**WORK REQUEST**: Lines that include "count" make up the answer; copy all of them from the data below.

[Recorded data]

********************

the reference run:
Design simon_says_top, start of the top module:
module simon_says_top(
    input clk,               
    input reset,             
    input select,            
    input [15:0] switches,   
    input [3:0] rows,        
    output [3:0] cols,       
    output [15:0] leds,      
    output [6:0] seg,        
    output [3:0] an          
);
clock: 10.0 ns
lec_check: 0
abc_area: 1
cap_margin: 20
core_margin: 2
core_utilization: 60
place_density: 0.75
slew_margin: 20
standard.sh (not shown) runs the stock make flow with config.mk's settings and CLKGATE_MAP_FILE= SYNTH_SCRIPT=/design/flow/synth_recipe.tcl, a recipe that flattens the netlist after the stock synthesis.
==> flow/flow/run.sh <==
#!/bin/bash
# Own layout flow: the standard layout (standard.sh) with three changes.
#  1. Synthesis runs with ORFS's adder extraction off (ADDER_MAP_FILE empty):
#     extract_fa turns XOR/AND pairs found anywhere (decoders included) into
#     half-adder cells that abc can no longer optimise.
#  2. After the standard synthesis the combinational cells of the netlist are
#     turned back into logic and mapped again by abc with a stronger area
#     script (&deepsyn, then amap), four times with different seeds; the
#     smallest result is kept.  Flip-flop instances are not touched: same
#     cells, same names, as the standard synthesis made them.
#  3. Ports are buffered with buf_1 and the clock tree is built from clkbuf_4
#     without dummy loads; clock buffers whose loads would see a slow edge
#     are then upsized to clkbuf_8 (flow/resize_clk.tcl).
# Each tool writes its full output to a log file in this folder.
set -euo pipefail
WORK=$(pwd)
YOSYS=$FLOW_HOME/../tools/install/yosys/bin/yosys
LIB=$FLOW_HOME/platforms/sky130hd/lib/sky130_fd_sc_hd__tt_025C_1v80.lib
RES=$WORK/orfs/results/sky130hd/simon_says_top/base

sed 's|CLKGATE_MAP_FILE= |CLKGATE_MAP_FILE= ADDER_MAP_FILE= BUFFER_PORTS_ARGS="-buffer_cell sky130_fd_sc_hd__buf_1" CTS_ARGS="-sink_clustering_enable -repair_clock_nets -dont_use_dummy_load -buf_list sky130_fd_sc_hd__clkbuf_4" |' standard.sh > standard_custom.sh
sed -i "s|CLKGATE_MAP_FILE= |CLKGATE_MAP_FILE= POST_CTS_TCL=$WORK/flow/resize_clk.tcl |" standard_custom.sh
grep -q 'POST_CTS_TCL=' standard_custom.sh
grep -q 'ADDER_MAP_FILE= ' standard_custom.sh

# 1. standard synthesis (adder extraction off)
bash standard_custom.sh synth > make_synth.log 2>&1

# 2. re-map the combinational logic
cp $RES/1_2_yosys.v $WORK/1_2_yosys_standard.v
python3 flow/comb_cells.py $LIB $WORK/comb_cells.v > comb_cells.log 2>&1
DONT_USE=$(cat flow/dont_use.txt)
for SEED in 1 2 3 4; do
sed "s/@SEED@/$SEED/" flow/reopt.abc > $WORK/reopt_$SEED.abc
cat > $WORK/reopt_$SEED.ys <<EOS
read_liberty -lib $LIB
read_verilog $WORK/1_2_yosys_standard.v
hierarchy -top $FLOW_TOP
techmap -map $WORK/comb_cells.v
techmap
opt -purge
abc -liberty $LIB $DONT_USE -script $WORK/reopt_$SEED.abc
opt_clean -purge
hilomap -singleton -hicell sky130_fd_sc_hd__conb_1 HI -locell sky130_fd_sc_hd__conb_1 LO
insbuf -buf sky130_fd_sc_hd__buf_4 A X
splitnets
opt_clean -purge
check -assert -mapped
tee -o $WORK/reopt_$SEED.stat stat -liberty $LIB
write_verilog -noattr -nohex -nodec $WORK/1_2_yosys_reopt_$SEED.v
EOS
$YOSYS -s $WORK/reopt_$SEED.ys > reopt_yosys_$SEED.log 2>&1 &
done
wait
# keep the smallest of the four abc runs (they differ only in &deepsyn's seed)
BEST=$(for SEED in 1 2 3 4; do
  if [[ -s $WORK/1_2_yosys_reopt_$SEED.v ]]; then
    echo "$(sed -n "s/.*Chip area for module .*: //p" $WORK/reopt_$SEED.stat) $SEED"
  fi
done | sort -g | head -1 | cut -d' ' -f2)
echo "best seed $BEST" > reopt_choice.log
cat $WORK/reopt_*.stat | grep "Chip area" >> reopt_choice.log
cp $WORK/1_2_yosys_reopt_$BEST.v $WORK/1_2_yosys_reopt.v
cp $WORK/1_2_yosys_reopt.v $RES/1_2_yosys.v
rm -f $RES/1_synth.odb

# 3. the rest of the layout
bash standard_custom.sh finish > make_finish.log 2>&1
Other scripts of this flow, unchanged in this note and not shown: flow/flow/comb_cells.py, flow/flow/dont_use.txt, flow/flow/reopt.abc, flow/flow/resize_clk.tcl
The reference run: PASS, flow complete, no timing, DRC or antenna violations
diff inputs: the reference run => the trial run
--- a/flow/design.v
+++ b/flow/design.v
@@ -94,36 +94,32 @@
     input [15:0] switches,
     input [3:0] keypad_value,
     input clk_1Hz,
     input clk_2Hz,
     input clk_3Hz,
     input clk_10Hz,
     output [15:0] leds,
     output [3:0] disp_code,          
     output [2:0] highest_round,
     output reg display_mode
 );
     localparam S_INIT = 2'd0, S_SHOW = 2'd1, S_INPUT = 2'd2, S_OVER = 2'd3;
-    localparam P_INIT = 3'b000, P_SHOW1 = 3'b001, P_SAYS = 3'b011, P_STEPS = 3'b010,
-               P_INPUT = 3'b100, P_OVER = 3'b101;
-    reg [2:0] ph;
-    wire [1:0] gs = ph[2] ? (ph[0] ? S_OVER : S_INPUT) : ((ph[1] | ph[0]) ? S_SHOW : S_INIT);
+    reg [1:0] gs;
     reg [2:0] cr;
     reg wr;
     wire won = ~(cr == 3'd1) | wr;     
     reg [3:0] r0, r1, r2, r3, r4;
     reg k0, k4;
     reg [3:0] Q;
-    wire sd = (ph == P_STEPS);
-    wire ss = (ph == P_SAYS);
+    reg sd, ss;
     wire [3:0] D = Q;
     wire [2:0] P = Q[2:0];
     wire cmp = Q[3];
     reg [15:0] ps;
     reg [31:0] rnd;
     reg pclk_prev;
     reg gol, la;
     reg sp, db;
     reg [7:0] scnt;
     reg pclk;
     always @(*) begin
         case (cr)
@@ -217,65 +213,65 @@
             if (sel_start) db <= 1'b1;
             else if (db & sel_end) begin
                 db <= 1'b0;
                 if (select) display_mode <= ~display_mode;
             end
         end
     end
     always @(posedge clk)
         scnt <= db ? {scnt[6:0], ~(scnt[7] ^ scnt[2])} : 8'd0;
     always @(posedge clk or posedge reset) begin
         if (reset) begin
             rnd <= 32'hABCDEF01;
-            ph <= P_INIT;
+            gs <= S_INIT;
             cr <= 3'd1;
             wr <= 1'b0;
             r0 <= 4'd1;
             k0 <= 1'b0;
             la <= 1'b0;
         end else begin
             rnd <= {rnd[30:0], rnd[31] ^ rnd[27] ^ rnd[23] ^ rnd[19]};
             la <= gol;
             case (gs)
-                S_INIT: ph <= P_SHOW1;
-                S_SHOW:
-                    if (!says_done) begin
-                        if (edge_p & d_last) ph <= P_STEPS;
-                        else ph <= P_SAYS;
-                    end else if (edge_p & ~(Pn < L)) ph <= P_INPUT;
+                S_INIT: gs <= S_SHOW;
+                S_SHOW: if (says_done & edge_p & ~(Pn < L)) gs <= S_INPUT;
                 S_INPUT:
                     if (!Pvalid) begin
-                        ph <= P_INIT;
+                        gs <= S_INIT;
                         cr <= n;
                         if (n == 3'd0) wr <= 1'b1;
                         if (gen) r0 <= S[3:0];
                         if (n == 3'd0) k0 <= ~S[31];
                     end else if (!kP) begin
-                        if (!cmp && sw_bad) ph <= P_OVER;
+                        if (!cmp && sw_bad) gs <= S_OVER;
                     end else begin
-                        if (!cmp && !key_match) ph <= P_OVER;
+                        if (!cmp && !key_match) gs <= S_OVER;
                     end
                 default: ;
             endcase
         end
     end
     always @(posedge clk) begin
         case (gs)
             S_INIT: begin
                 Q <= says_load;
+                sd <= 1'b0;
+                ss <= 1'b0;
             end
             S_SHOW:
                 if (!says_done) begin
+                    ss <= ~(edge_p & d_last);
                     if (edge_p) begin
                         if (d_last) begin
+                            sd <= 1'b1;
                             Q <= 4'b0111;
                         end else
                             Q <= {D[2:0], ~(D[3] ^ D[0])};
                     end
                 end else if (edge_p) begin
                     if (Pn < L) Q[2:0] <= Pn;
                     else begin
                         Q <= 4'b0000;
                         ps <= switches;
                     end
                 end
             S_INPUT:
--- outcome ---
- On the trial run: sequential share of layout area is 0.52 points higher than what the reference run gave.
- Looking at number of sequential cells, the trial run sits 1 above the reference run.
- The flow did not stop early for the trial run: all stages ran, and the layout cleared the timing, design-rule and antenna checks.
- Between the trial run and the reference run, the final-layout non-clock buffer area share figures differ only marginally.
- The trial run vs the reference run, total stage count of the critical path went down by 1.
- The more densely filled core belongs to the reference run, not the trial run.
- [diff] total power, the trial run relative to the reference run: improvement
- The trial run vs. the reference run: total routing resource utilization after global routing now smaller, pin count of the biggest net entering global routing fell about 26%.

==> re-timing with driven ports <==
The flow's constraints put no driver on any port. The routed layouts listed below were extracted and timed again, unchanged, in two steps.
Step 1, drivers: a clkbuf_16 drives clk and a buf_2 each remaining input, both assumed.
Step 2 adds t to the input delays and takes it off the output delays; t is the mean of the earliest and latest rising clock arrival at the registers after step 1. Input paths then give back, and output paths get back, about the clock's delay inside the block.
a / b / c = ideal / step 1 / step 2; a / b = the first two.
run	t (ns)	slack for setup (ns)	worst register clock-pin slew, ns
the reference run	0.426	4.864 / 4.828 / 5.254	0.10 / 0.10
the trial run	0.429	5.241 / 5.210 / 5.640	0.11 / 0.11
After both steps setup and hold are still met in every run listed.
Background: an optimization exercise with open tools, aiming at small area and a short achievable clock period. Do not read the settings as production practice.
The RTL was checked by simulation tests, not by an equivalence proof against the original design.

`config.mk`:
```
export PLATFORM = sky130hd
export DESIGN_NAME = nco_core
export DESIGN_NICKNAME = nco_core
export VERILOG_FILES = /design/flow/design.v
export SDC_FILE = /design/flow/constraint.sdc
export NUM_CORES = 4
export LEC_CHECK = 0
export ABC_AREA = 1
export CAP_MARGIN = 20
export CORE_MARGIN = 2
export CORE_UTILIZATION = 40
export SETUP_SLACK_MARGIN = 3.0
export SLEW_MARGIN = 20
export SYNTH_MEMORY_MAX_BITS = 65536
```
`standard.sh`:
```
#!/bin/bash
# synth_recipe.tcl (not shown) runs the flow's synth.tcl, then flattens the netlist and writes it again
# the make line also repeats each setting of config.mk as NAME=value (left out here)
make -C /OpenROAD-flow-scripts/flow DESIGN_CONFIG=/design/flow/config.mk WORK_HOME=/design/flow/orfs CLKGATE_MAP_FILE= SYNTH_SCRIPT=/design/flow/synth_recipe.tcl "${@:-finish}"
```
`constraint.sdc`:
```
create_clock -name core_clock -period 7.0 [get_ports {clk}]
set_input_delay 1.4000 -clock core_clock [delete_from_list [all_inputs] [get_ports {clk}]]
set_output_delay 1.4000 -clock core_clock [all_outputs]
set_load 0.01 [all_outputs]
```
`flow/run.sh`:
```
#!/bin/bash
# Standard synthesis and layout (standard.sh), with these layout settings changed:
# - ports are buffered with buf_2 instead of the delay-cell buffer buffer_ports picks;
# - timing repair may resize a cell into one of a different footprint;
# - clock tree: clkbuf_4/clkbuf_8 buffers and no dummy loads.
set -euo pipefail
cd "$(dirname "$0")/.."
bash standard.sh \
  "BUFFER_PORTS_ARGS=-buffer_cell sky130_fd_sc_hd__buf_2" \
  MATCH_CELL_FOOTPRINT=0 \
  "CTS_ARGS=-sink_clustering_enable -repair_clock_nets -dont_use_dummy_load -buf_list sky130_fd_sc_hd__clkbuf_8 -root_buf sky130_fd_sc_hd__clkbuf_8" \
  finish > flow_make.log 2>&1
```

********************

**RESULT FOR THIS EXERCISE**:
- The trial run vs the reference run, total stage count of the critical path went down by 1.
- The trial run vs. the reference run: total routing resource utilization after global routing now smaller, pin count of the biggest net entering global routing fell about 26%.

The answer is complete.